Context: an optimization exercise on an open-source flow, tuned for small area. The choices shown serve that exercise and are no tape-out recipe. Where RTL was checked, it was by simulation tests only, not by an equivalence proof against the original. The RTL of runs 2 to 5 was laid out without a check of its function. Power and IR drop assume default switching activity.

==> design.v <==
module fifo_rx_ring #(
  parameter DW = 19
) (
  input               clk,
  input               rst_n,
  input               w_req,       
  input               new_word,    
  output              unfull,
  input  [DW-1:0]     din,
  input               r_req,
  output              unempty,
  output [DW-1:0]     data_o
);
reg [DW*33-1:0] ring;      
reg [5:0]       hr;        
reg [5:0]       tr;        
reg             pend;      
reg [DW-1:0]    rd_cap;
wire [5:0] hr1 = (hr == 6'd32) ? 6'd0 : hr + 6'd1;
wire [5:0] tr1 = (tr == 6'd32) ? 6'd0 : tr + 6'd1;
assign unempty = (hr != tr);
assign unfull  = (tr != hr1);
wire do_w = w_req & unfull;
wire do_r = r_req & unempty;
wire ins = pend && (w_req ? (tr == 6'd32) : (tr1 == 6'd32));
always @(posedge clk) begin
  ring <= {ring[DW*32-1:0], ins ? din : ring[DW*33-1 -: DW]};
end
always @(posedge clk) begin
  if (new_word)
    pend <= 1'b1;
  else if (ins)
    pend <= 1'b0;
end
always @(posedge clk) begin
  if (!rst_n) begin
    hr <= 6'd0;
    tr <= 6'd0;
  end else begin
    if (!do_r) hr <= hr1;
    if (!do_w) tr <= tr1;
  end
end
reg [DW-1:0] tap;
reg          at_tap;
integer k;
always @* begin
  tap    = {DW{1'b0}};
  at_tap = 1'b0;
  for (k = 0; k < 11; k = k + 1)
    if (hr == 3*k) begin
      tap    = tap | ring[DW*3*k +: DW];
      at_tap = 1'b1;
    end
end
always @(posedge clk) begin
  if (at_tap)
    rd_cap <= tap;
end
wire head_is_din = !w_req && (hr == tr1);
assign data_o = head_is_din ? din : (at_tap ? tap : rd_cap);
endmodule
* * *
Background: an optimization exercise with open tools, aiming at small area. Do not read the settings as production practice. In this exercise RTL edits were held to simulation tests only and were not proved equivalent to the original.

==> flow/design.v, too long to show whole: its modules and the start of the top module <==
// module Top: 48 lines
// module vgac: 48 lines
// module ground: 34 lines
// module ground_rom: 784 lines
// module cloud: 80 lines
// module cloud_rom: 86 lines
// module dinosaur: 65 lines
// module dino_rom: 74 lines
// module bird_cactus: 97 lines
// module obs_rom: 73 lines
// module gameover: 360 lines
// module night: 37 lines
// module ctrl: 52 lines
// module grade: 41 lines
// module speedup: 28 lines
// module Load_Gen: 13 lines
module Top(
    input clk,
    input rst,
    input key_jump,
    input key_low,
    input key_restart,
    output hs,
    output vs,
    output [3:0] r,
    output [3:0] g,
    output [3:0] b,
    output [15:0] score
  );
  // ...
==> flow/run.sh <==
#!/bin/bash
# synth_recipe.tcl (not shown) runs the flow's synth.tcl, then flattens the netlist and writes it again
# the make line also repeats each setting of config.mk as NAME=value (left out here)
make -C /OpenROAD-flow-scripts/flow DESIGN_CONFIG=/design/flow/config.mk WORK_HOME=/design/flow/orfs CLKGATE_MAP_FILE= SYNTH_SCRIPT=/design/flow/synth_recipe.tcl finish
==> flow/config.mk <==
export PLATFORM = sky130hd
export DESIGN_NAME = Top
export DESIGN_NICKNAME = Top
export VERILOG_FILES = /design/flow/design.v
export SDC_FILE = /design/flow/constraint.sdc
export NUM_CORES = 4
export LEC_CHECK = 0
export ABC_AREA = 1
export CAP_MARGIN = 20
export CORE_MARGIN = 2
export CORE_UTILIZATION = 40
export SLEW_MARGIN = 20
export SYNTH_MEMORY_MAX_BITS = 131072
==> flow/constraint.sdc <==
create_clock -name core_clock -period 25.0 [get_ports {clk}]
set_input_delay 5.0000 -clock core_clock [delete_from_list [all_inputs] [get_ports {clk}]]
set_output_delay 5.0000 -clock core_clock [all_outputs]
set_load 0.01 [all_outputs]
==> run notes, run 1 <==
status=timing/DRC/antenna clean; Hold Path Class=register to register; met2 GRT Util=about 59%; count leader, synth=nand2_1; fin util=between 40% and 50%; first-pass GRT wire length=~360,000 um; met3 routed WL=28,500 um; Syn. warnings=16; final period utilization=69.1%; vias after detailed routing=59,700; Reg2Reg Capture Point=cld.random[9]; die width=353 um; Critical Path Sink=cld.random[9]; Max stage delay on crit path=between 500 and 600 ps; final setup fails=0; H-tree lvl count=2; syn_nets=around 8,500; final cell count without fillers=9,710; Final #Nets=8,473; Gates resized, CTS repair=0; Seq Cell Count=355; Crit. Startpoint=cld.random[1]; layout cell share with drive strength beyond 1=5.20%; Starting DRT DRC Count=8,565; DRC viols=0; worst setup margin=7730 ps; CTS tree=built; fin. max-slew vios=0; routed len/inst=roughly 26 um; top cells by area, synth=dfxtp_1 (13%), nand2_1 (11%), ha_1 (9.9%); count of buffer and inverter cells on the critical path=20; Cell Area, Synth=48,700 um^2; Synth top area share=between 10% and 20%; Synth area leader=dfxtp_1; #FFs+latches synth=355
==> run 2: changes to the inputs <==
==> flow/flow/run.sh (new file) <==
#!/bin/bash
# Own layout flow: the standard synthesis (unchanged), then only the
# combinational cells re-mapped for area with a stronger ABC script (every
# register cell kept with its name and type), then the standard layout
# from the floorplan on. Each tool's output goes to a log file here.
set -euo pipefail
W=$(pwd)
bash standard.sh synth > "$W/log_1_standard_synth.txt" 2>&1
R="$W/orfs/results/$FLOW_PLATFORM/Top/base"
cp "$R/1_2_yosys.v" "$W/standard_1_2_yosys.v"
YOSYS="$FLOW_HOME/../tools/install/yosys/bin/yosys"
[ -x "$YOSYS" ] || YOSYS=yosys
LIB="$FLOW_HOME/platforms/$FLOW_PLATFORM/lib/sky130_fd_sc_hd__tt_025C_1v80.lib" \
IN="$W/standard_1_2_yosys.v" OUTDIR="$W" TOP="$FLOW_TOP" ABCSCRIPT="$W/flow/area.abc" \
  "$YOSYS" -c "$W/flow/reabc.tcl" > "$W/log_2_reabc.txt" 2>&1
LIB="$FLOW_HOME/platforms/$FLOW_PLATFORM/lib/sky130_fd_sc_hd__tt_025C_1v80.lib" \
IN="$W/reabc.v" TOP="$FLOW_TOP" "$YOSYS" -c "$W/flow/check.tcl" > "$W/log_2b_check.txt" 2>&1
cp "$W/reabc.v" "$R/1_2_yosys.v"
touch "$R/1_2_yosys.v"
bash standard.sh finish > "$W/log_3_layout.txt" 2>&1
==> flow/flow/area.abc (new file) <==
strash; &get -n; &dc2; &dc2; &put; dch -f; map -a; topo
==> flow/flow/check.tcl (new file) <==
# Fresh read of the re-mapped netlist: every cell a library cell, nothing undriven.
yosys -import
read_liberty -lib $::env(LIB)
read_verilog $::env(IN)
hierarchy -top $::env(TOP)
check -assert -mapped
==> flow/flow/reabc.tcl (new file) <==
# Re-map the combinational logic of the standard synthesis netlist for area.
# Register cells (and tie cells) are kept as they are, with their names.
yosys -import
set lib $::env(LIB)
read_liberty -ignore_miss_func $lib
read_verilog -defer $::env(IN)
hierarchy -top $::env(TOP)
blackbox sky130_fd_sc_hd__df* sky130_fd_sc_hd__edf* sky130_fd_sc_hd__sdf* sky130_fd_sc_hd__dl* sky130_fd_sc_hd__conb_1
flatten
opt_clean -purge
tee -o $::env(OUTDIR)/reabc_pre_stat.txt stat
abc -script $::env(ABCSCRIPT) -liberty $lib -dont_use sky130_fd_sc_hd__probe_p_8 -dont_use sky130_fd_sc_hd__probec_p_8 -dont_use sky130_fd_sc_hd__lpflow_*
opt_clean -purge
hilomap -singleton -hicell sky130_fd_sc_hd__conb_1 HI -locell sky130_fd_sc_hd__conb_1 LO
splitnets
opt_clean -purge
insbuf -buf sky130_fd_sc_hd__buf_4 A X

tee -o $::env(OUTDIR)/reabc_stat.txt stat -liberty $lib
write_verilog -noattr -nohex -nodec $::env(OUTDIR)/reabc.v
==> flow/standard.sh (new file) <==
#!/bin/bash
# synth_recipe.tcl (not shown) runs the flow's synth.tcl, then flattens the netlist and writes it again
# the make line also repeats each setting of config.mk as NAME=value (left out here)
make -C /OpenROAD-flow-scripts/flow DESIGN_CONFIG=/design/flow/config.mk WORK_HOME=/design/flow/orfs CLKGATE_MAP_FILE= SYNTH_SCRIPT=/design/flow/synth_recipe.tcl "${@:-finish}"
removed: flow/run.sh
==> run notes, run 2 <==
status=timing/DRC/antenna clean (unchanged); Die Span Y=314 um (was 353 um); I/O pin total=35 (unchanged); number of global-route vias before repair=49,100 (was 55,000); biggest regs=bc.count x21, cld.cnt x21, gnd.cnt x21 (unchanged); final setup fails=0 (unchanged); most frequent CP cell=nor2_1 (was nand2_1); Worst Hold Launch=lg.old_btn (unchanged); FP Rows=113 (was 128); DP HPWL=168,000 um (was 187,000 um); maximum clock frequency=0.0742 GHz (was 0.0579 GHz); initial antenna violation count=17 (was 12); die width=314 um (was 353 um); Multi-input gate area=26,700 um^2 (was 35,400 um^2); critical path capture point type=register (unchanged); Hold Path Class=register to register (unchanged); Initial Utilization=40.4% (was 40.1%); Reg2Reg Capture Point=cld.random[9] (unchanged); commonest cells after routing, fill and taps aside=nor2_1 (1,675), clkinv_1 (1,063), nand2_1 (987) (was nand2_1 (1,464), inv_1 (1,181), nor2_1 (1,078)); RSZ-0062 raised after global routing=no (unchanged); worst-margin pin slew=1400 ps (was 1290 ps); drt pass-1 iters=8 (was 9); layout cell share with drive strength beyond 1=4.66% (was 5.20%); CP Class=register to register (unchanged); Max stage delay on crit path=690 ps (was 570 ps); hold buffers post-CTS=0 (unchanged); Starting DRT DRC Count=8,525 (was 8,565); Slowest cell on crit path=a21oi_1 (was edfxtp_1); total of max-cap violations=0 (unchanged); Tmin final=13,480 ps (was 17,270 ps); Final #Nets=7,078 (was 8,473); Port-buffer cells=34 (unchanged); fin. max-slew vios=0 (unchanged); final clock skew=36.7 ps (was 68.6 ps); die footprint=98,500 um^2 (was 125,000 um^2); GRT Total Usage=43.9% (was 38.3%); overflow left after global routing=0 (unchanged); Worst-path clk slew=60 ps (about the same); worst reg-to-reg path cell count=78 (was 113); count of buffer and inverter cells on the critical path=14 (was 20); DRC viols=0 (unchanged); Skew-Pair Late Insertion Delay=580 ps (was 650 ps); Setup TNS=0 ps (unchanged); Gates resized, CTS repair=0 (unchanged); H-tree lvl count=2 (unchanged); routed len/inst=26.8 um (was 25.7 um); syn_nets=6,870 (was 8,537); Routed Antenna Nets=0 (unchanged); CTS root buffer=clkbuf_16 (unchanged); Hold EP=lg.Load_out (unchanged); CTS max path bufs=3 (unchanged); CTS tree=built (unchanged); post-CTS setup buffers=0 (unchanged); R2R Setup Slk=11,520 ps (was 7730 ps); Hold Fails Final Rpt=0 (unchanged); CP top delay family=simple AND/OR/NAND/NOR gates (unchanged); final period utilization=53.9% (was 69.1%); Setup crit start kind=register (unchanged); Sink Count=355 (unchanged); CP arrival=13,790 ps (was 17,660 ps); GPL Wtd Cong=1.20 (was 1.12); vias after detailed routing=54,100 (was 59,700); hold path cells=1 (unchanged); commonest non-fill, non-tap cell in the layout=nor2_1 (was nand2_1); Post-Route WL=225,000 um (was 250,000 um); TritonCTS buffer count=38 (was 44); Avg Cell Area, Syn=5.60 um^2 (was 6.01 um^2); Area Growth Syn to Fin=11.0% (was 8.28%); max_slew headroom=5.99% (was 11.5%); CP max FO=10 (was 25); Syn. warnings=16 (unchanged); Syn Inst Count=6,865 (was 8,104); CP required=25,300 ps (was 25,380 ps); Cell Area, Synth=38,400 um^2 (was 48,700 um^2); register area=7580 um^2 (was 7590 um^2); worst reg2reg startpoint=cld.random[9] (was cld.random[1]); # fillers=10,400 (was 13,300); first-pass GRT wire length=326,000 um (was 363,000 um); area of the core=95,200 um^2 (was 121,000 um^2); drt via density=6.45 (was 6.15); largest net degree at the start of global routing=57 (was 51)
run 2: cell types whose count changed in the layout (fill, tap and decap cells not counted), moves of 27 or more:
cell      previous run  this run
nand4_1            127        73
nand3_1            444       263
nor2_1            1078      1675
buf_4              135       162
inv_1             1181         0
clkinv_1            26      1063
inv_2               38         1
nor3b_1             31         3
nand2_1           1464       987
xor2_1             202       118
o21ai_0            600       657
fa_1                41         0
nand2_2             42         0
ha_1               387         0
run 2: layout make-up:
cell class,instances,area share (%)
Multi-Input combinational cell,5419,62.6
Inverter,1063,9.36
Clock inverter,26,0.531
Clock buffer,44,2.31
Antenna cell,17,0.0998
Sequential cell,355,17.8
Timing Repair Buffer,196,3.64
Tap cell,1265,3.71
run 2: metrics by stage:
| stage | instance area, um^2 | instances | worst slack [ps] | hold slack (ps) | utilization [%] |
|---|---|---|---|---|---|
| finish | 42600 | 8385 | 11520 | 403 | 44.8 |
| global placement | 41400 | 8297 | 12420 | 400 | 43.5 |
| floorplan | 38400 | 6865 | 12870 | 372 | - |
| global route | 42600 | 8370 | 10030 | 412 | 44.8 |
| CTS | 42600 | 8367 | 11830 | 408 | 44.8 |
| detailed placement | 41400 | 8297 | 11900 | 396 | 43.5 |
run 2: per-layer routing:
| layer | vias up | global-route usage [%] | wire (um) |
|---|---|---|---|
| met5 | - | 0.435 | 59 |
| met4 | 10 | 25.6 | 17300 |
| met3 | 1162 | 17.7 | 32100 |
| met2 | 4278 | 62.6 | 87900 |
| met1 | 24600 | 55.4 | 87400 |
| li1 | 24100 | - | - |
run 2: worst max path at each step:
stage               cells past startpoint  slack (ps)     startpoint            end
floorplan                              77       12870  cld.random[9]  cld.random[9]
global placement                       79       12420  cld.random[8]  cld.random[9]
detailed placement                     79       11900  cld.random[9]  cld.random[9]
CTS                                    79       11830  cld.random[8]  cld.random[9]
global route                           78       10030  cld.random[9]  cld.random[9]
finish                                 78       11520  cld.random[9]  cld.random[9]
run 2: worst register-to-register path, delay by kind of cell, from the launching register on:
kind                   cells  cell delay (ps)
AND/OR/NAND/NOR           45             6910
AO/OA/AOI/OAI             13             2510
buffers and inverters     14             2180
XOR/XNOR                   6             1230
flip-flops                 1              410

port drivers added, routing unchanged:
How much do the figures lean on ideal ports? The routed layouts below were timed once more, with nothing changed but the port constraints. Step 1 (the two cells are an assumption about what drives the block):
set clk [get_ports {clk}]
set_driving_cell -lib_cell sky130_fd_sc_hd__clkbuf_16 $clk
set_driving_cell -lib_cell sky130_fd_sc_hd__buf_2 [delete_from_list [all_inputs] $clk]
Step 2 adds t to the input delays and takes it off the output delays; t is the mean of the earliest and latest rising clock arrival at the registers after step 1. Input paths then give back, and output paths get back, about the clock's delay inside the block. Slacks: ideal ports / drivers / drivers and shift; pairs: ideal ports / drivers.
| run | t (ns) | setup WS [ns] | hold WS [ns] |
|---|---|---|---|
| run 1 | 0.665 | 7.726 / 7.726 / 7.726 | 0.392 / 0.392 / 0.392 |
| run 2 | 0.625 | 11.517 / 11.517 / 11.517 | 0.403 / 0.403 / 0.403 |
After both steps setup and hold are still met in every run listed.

*Problem requirements*
The lines above from the one containing "cells past startpoint" through the one containing "port drivers added, routing" are to be set down exactly, and no others.

*Your solution*
stage               cells past startpoint  slack (ps)     startpoint            end
floorplan                              77       12870  cld.random[9]  cld.random[9]
global placement                       79       12420  cld.random[8]  cld.random[9]
detailed placement                     79       11900  cld.random[9]  cld.random[9]
CTS                                    79       11830  cld.random[8]  cld.random[9]
global route                           78       10030  cld.random[9]  cld.random[9]
finish                                 78       11520  cld.random[9]  cld.random[9]
run 2: worst register-to-register path, delay by kind of cell, from the launching register on:
kind                   cells  cell delay (ps)
AND/OR/NAND/NOR           45             6910
AO/OA/AOI/OAI             13             2510
buffers and inverters     14             2180
XOR/XNOR                   6             1230
flip-flops                 1              410

port drivers added, routing unchanged:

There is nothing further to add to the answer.